“急急如如令,太上老君快快显灵,助弟子让妖怪现原形!”
他念完这句话之后,桃木剑指着花木寒的眉心,双眼眯着,突然间大喝一声,“快快现身!快快现身!快快现身!”
紧接着他又开始在原地跳大神,跳了一会儿,收势,将桃木剑背在身后,用手指着花木寒,“皇上请看,妖怪已经现出原形了!”
皇帝顺着他手指的方向看去,果真如此。
花木寒的身上都长出来毛,除了五官之外。此时的她看上去就好像是一只猴子。
但谁见过猴子没尾巴的?
花木寒依旧稳坐泰山,丝毫不慌。
这件事以风一样的速度传到了安王的耳中。
“这不可能,本王相信她不是妖怪的!”安王坚定如初地相信花木寒。
这来传话的人,是跟在皇帝身后伺候的,所以说,这传话的内容也是皇帝授意的。
那自然不可能耳语说给安王一个人听,而是在宫殿内,声音洪亮地说出来,连容妃都听了去的。

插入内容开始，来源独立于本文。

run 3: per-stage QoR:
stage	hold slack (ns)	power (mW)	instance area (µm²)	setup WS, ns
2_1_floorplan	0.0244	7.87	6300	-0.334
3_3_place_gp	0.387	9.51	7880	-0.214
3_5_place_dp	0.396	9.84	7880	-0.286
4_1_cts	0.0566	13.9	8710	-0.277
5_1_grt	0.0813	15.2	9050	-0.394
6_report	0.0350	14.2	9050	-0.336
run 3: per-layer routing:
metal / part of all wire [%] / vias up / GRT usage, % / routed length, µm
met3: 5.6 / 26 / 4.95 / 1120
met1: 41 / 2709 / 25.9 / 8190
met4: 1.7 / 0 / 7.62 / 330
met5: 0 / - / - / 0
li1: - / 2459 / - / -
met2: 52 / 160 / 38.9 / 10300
<file path="src/rtl/tdot_sched_pkg.sv">
// Shared types and defaults for the time-shared dot-product sequencer.
package tdot_pkg;

    localparam int TDOT_WIDTH   = 8;
    localparam int TDOT_TERMS   = 3;
    localparam int TDOT_MAC_LAT = 3;

    typedef enum logic [1:0] {
        IDLE = 2'd0,
        RUN  = 2'd1,
        DONE = 2'd2
    } state_e;

    // Index width for a counter over n values; never narrower than one bit.
    function automatic int idx_w(input int n);
        return (n <= 1) ? 1 : $clog2(n);
    endfunction

endpackage

</file>
<file path="src/rtl/tdot_sched_if.sv">
// Operand/result handshakes plus the operand and result wires of the external MAC.
interface tdot_sched_if #(
    parameter int WIDTH = 8,
    parameter int TERMS = 3
);
    logic                   in_valid;
    logic                   in_ready;
    logic [TERMS*WIDTH-1:0] in_a;
    logic [TERMS*WIDTH-1:0] in_b;
    logic [WIDTH-1:0]       in_c;
    logic                   out_valid;
    logic                   out_ready;
    logic [WIDTH-1:0]       out_y;
    logic                   busy;
    logic [WIDTH-1:0]       mac_a;
    logic [WIDTH-1:0]       mac_b;
    logic [WIDTH-1:0]       mac_c;
    logic                   mac_en;
    logic [WIDTH-1:0]       mac_p;

    modport slave (
        input  in_valid, in_a, in_b, in_c, out_ready, mac_p,
        output in_ready, out_valid, out_y, busy, mac_a, mac_b, mac_c, mac_en
    );

    modport master (
        output in_valid, in_a, in_b, in_c, out_ready, mac_p,
        input  in_ready, out_valid, out_y, busy, mac_a, mac_b, mac_c, mac_en
    );
endinterface

</file>
<file path="src/rtl/tdot_sched.sv">
// Sequences TERMS products through one pipelined MAC: y = c + sum(a[k]*b[k]) mod 2^WIDTH.
//
// state | meaning
// IDLE  | waiting for an operand vector, in_ready high
// RUN   | feeding term k to the MAC, cnt counts MAC_LAT+1 cycles per term
// DONE  | result on out_y, held until out_ready
module tdot_sched
    import tdot_pkg::*;
#(
    parameter int WIDTH   = TDOT_WIDTH,
    parameter int TERMS   = TDOT_TERMS,
    parameter int MAC_LAT = TDOT_MAC_LAT
) (
    input logic         clk,
    input logic         reset,
    tdot_sched_if.slave bus
);

    localparam int KW = idx_w(TERMS);
    localparam int CW = idx_w(MAC_LAT + 1);

    state_e                 state_q, state_d;
    logic [KW-1:0]          k_q, k_d, k_inc;
    logic [CW-1:0]          cnt_q, cnt_d;
    logic [WIDTH-1:0]       acc_q, acc_d;
    logic [TERMS*WIDTH-1:0] a_q, a_d;
    logic [TERMS*WIDTH-1:0] b_q, b_d;
    logic [TERMS*WIDTH-1:0] a_sh, b_sh;
    logic [WIDTH-1:0]       out_y_q, out_y_d;
    logic [WIDTH-1:0]       mac_a_q, mac_a_d;
    logic [WIDTH-1:0]       mac_b_q, mac_b_d;

    assign k_inc = k_q + KW'(1);
    assign a_sh  = a_q >> (k_inc * WIDTH);
    assign b_sh  = b_q >> (k_inc * WIDTH);

    always_comb begin
        state_d = state_q;
        k_d     = k_q;
        cnt_d   = cnt_q;
        acc_d   = acc_q;
        a_d     = a_q;
        b_d     = b_q;
        out_y_d = out_y_q;
        mac_a_d = mac_a_q;
        mac_b_d = mac_b_q;
        case (state_q)
            IDLE: begin
                if (bus.in_valid) begin
                    a_d     = bus.in_a;
                    b_d     = bus.in_b;
                    acc_d   = bus.in_c;
                    k_d     = '0;
                    cnt_d   = '0;
                    mac_a_d = bus.in_a[WIDTH-1:0];
                    mac_b_d = bus.in_b[WIDTH-1:0];
                    state_d = RUN;
                end
            end
            RUN: begin
                // mac_p is only trusted once the operands have flushed all MAC_LAT stages
                if (cnt_q == CW'(MAC_LAT)) begin
                    cnt_d = '0;
                    acc_d = bus.mac_p;
                    if (k_q == KW'(TERMS - 1)) begin
                        out_y_d = bus.mac_p;
                        state_d = DONE;
                    end else begin
                        k_d     = k_inc;
                        mac_a_d = a_sh[WIDTH-1:0];
                        mac_b_d = b_sh[WIDTH-1:0];
                    end
                end else begin
                    cnt_d = cnt_q + CW'(1);
                end
            end
            DONE: begin
                if (bus.out_ready) begin
                    state_d = IDLE;
                end
            end
            default: begin
                state_d = IDLE;
            end
        endcase
    end

    always_ff @(posedge clk or negedge reset) begin
        if (!reset) begin
            state_q <= IDLE;
            k_q     <= '0;
            cnt_q   <= '0;
            acc_q   <= '0;
            a_q     <= '0;
            b_q     <= '0;
            out_y_q <= '0;
            mac_a_q <= '0;
            mac_b_q <= '0;
        end else begin
            state_q <= state_d;
            k_q     <= k_d;
            cnt_q   <= cnt_d;
            acc_q   <= acc_d;
            a_q     <= a_d;
            b_q     <= b_d;
            out_y_q <= out_y_d;
            mac_a_q <= mac_a_d;
            mac_b_q <= mac_b_d;
        end
    end

    // Status decodes straight off the state flop so an async reset clears them at once.
    assign bus.in_ready  = (state_q == IDLE);
    assign bus.busy      = (state_q != IDLE);
    assign bus.mac_en    = (state_q == RUN);
    assign bus.out_valid = (state_q == DONE);
    assign bus.out_y     = out_y_q;
    assign bus.mac_a     = mac_a_q;
    assign bus.mac_b     = mac_b_q;
    assign bus.mac_c     = acc_q;

endmodule

</file>
<file path="src/flat_wrapper.sv">
// flat-port wrapper written by rule: the top's interface ports become plain ports
module tdot_sched_flat import tdot_pkg::*;
#(
    parameter int WIDTH   = TDOT_WIDTH,
    parameter int TERMS   = TDOT_TERMS,
    parameter int MAC_LAT = TDOT_MAC_LAT
)
  (clk, reset, bus_in_valid, bus_in_a, bus_in_b, bus_in_c, bus_out_ready, bus_mac_p, bus_in_ready, bus_out_valid, bus_out_y, bus_busy, bus_mac_a, bus_mac_b, bus_mac_c, bus_mac_en);
  tdot_sched_if #(.WIDTH(WIDTH), .TERMS(TERMS)) bus_i ();
  input logic clk;
  input logic reset;
  input wire logic [$bits(bus_i.in_valid)-1:0] bus_in_valid;
  input wire logic [$bits(bus_i.in_a)-1:0] bus_in_a;
  input wire logic [$bits(bus_i.in_b)-1:0] bus_in_b;
  input wire logic [$bits(bus_i.in_c)-1:0] bus_in_c;
  input wire logic [$bits(bus_i.out_ready)-1:0] bus_out_ready;
  input wire logic [$bits(bus_i.mac_p)-1:0] bus_mac_p;
  output wire logic [$bits(bus_i.in_ready)-1:0] bus_in_ready;
  output wire logic [$bits(bus_i.out_valid)-1:0] bus_out_valid;
  output wire logic [$bits(bus_i.out_y)-1:0] bus_out_y;
  output wire logic [$bits(bus_i.busy)-1:0] bus_busy;
  output wire logic [$bits(bus_i.mac_a)-1:0] bus_mac_a;
  output wire logic [$bits(bus_i.mac_b)-1:0] bus_mac_b;
  output wire logic [$bits(bus_i.mac_c)-1:0] bus_mac_c;
  output wire logic [$bits(bus_i.mac_en)-1:0] bus_mac_en;
  assign bus_i.in_valid = bus_in_valid;
  assign bus_i.in_a = bus_in_a;
  assign bus_i.in_b = bus_in_b;
  assign bus_i.in_c = bus_in_c;
  assign bus_i.out_ready = bus_out_ready;
  assign bus_i.mac_p = bus_mac_p;
  assign bus_in_ready = bus_i.in_ready;
  assign bus_out_valid = bus_i.out_valid;
  assign bus_out_y = bus_i.out_y;
  assign bus_busy = bus_i.busy;
  assign bus_mac_a = bus_i.mac_a;
  assign bus_mac_b = bus_i.mac_b;
  assign bus_mac_c = bus_i.mac_c;
  assign bus_mac_en = bus_i.mac_en;
  tdot_sched #(.WIDTH(WIDTH), .TERMS(TERMS), .MAC_LAT(MAC_LAT)) u_core (.clk(clk), .reset(reset), .bus(bus_i));
endmodule
</file>
--- src/rtl/ram_ctrl_pkg.sv ---
// ram_ctrl_pkg
// Shared types and address-map constants for the SDPRAM front-end controller.
//   state_e : controller FSM states
//   owner_e : which requester a pending transaction belongs to
//   IMEM_BASE / DMEM_BASE / MEM_END : byte address map of the 4 KB RAM
package ram_ctrl_pkg;

    typedef enum logic [1:0] {
        IDLE    = 2'd0,
        RD_WAIT = 2'd1,
        ACK     = 2'd2,
        ERR     = 2'd3
    } state_e;

    typedef enum logic {
        OWN_IF = 1'b0,
        OWN_D  = 1'b1
    } owner_e;

    localparam logic [31:0] IMEM_BASE = 32'h0000_0000;
    localparam logic [31:0] DMEM_BASE = 32'h0000_0800;
    localparam logic [31:0] MEM_END   = 32'h0000_1000;

endpackage

--- src/rtl/ram_byte_merge.sv ---
// ram_byte_merge
// Combinational byte merge used by read-modify-write stores.
//   old_i    : word currently held in the RAM
//   new_i    : store data
//   be_i     : byte enables, bit n selects new_i[8n+7:8n]
//   merged_o : word to write back
module ram_byte_merge (
    input  logic [31:0] old_i,
    input  logic [31:0] new_i,
    input  logic [3:0]  be_i,
    output logic [31:0] merged_o
);

    for (genvar b = 0; b < 4; b++) begin : g_byte
        assign merged_o[8*b +: 8] = be_i[b] ? new_i[8*b +: 8] : old_i[8*b +: 8];
    end

endmodule

--- src/rtl/ram_port_ctrl.sv ---
// ram_port_ctrl
// Arbitrates an instruction-fetch port and a data load/store port onto a
// simple dual-port RAM (one read port, one write port, registered read data).
// Enforces the imem/dmem address map and performs byte-strobed stores as
// read-modify-write. Every granted transaction gets exactly one response
// pulse in the cycle after its grant.
//   clk_i, rst_ni                  : clock, asynchronous active-low reset
//   if_req/addr_i, if_gnt/rvalid/rdata_o          : fetch port
//   d_req/we/be/addr/wdata_i, d_gnt/rvalid/rdata/err_o : data port
//   ram_cs/re/we_o, ram_raddr/waddr/wdata_o, ram_rdata_i : RAM side
module ram_port_ctrl
    import ram_ctrl_pkg::*;
#(
    parameter int ADDR_W    = 32,
    parameter int MEM_BYTES = 4096
) (
    input  logic              clk_i,
    input  logic              rst_ni,
    input  logic              if_req_i,
    input  logic [ADDR_W-1:0] if_addr_i,
    output logic              if_gnt_o,
    output logic              if_rvalid_o,
    output logic [31:0]       if_rdata_o,
    input  logic              d_req_i,
    input  logic              d_we_i,
    input  logic [3:0]        d_be_i,
    input  logic [ADDR_W-1:0] d_addr_i,
    input  logic [31:0]       d_wdata_i,
    output logic              d_gnt_o,
    output logic              d_rvalid_o,
    output logic [31:0]       d_rdata_o,
    output logic              d_err_o,
    output logic              ram_cs_o,
    output logic              ram_re_o,
    output logic              ram_we_o,
    output logic [ADDR_W-1:0] ram_raddr_o,
    output logic [ADDR_W-1:0] ram_waddr_o,
    output logic [31:0]       ram_wdata_o,
    input  logic [31:0]       ram_rdata_i
);

    localparam logic [ADDR_W-1:0] DMEM_A = ADDR_W'(DMEM_BASE);
    localparam logic [ADDR_W-1:0] END_A  = ADDR_W'(MEM_BYTES);

    function automatic logic [ADDR_W-1:0] align(input logic [ADDR_W-1:0] a);
        return {a[ADDR_W-1:2], 2'b00};
    endfunction

    state_e            state_q, state_d;
    owner_e            owner_q, owner_d;
    owner_e            last_q, last_d;
    logic              rmw_q, rmw_d;
    logic [ADDR_W-1:0] addr_q, addr_d;
    logic [31:0]       wdata_q, wdata_d;
    logic [3:0]        be_q, be_d;
    logic [31:0]       merged;

    logic if_bad, d_bad, arb_if, arb_d;

    assign if_bad = (if_addr_i >= END_A);
    assign d_bad  = (d_addr_i >= END_A) || (d_we_i && (d_addr_i < DMEM_A));

    // On contention the requester that did not win last time is served.
    assign arb_if = if_req_i && (!d_req_i || (last_q == OWN_D));
    assign arb_d  = d_req_i && (!if_req_i || (last_q == OWN_IF));

    ram_byte_merge u_merge (
        .old_i    (ram_rdata_i),
        .new_i    (wdata_q),
        .be_i     (be_q),
        .merged_o (merged)
    );

    // NOTE: every signal written below gets a default first, so no path leaves
    // one unassigned and no latch is inferred.
    always_comb begin
        state_d     = state_q;
        owner_d     = owner_q;
        last_d      = last_q;
        rmw_d       = rmw_q;
        addr_d      = addr_q;
        wdata_d     = wdata_q;
        be_d        = be_q;
        if_gnt_o    = 1'b0;
        if_rvalid_o = 1'b0;
        if_rdata_o  = '0;
        d_gnt_o     = 1'b0;
        d_rvalid_o  = 1'b0;
        d_rdata_o   = '0;
        d_err_o     = 1'b0;
        ram_cs_o    = 1'b0;
        ram_re_o    = 1'b0;
        ram_we_o    = 1'b0;
        ram_raddr_o = '0;
        ram_waddr_o = '0;
        ram_wdata_o = '0;

        unique case (state_q)
            IDLE: begin
                // Grants are combinational from the requests; qualifying with
                // rst_ni keeps every output at 0 while reset is held.
                if (rst_ni && arb_if) begin
                    if_gnt_o = 1'b1;
                    last_d   = OWN_IF;
                    owner_d  = OWN_IF;
                    rmw_d    = 1'b0;
                    if (if_bad) begin
                        state_d = ERR;
                    end else begin
                        ram_cs_o    = 1'b1;
                        ram_re_o    = 1'b1;
                        ram_raddr_o = align(if_addr_i);
                        state_d     = RD_WAIT;
                    end
                end else if (rst_ni && arb_d) begin
                    d_gnt_o = 1'b1;
                    last_d  = OWN_D;
                    owner_d = OWN_D;
                    rmw_d   = 1'b0;
                    if (d_bad) begin
                        state_d = ERR;
                    end else if (!d_we_i) begin
                        ram_cs_o    = 1'b1;
                        ram_re_o    = 1'b1;
                        ram_raddr_o = align(d_addr_i);
                        state_d     = RD_WAIT;
                    end else if (d_be_i == 4'b1111) begin
                        ram_cs_o    = 1'b1;
                        ram_we_o    = 1'b1;
                        ram_waddr_o = align(d_addr_i);
                        ram_wdata_o = d_wdata_i;
                        state_d     = ACK;
                    end else if (d_be_i == 4'b0000) begin
                        state_d = ACK;
                    end else begin
                        // Partial store: fetch the old word now, merge next cycle.
                        ram_cs_o    = 1'b1;
                        ram_re_o    = 1'b1;
                        ram_raddr_o = align(d_addr_i);
                        rmw_d       = 1'b1;
                        addr_d      = align(d_addr_i);
                        wdata_d     = d_wdata_i;
                        be_d        = d_be_i;
                        state_d     = RD_WAIT;
                    end
                end
            end
            RD_WAIT: begin
                state_d = IDLE;
                if (owner_q == OWN_IF) begin
                    if_rvalid_o = 1'b1;
                    if_rdata_o  = ram_rdata_i;
                end else begin
                    d_rvalid_o = 1'b1;
                    if (rmw_q) begin
                        ram_cs_o    = 1'b1;
                        ram_we_o    = 1'b1;
                        ram_waddr_o = addr_q;
                        ram_wdata_o = merged;
                    end else begin
                        d_rdata_o = ram_rdata_i;
                    end
                end
            end
            ACK: begin
                state_d    = IDLE;
                d_rvalid_o = 1'b1;
            end
            ERR: begin
                state_d = IDLE;
                if (owner_q == OWN_IF) begin
                    if_rvalid_o = 1'b1;
                end else begin
                    d_rvalid_o = 1'b1;
                    d_err_o    = 1'b1;
                end
            end
            default: state_d = IDLE;
        endcase
    end

    // NOTE: state registers use non-blocking assignments so every flop samples
    // the pre-edge values regardless of statement order.
    always_ff @(posedge clk_i or negedge rst_ni) begin
        if (!rst_ni) begin
            state_q <= IDLE;
            owner_q <= OWN_IF;
            last_q  <= OWN_IF;
            rmw_q   <= 1'b0;
            addr_q  <= '0;
            wdata_q <= '0;
            be_q    <= '0;
        end else begin
            state_q <= state_d;
            owner_q <= owner_d;
            last_q  <= last_d;
            rmw_q   <= rmw_d;
            addr_q  <= addr_d;
            wdata_q <= wdata_d;
            be_q    <= be_d;
        end
    end

endmodule
File: src/rtl/ifmap_buffer_pkg.sv
// Shared IFmap sizing defaults, common to the address generator and the ring buffer.
package ifmap_buffer_pkg;
  localparam int IFMAP_DATA_WIDTH  = 16;
  localparam int IFMAP_DEPTH       = 16;
  localparam int IFMAP_ADDR_WIDTH  = 4;
  localparam int IFMAP_FILTER_SIZE = 4;
endpackage

File: src/rtl/ifmap_buffer_if.sv
// Buffer-side bus: write stream, generator read port, release request and occupancy status.
interface ifmap_buffer_if
  import ifmap_buffer_pkg::*;
#(
  parameter int DATA_WIDTH = IFMAP_DATA_WIDTH,
  parameter int ADDR_WIDTH = IFMAP_ADDR_WIDTH
);
  logic [DATA_WIDTH-1:0] wr_data;
  logic                  wr_valid;
  logic                  wr_ready;
  logic                  rd_en;
  logic [ADDR_WIDTH-1:0] rd_addr;
  logic [DATA_WIDTH-1:0] rd_data;
  logic                  rd_valid;
  logic                  rd_err;
  logic                  rel_en;
  logic [ADDR_WIDTH:0]   rel_num;
  logic [ADDR_WIDTH-1:0] tail_ptr;
  logic [ADDR_WIDTH:0]   count;
  logic                  empty;
  logic                  full;
  logic                  win_ready;

  modport master (
    output wr_data, wr_valid, rd_en, rd_addr, rel_en, rel_num,
    input  wr_ready, rd_data, rd_valid, rd_err, tail_ptr, count, empty, full, win_ready
  );

  modport slave (
    input  wr_data, wr_valid, rd_en, rd_addr, rel_en, rel_num,
    output wr_ready, rd_data, rd_valid, rd_err, tail_ptr, count, empty, full, win_ready
  );
endinterface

“连川,你究竟要执迷不悟到什么时候,花木寒妖怪的真身都露出来了,此事还是在你父皇跟前,还能有假不成?”容妃道。
“母妃,儿臣相信她,她绝对不可能是妖,这件事有古怪,儿臣得亲自去瞧瞧。”
说着,安王就急着起身往门口奔去,但是却被门口守着的侍卫拦了下来。
容妃怒喝,“为了一个外人,还是一个妖怪,你就要违抗你父皇的命令,想让母妃见阎王不成?”
恍惚间,安王才想起来皇帝说过的话。
他要是敢出这个门,母后就会没命了。可若是他不出这个门,那花木寒怎么办?
这一道对他来说亘古未有的难题,摆在了他的面前。
他要怎么办?要怎么办才好?
一边是养育他成人的亲生母亲,一边是决心要相伴余生的眷侣,他到底要如何做?
正是深陷两难抉择之际,安王的脑海中回想起了他临走之前花木寒看他的眼神。
那是安抚他的眼神,也是充满了自信的眼神。
他想着,自己应该相信她,相信她有能力摆平这些事情,可他在这个时候又想起了上官婉儿的那个时候,他也是相信她不会出事,结果却……
这一刻,他觉得自己头都要裂开了,他恨不得自己可以撕成两个人,这样局面就不会这么为难了。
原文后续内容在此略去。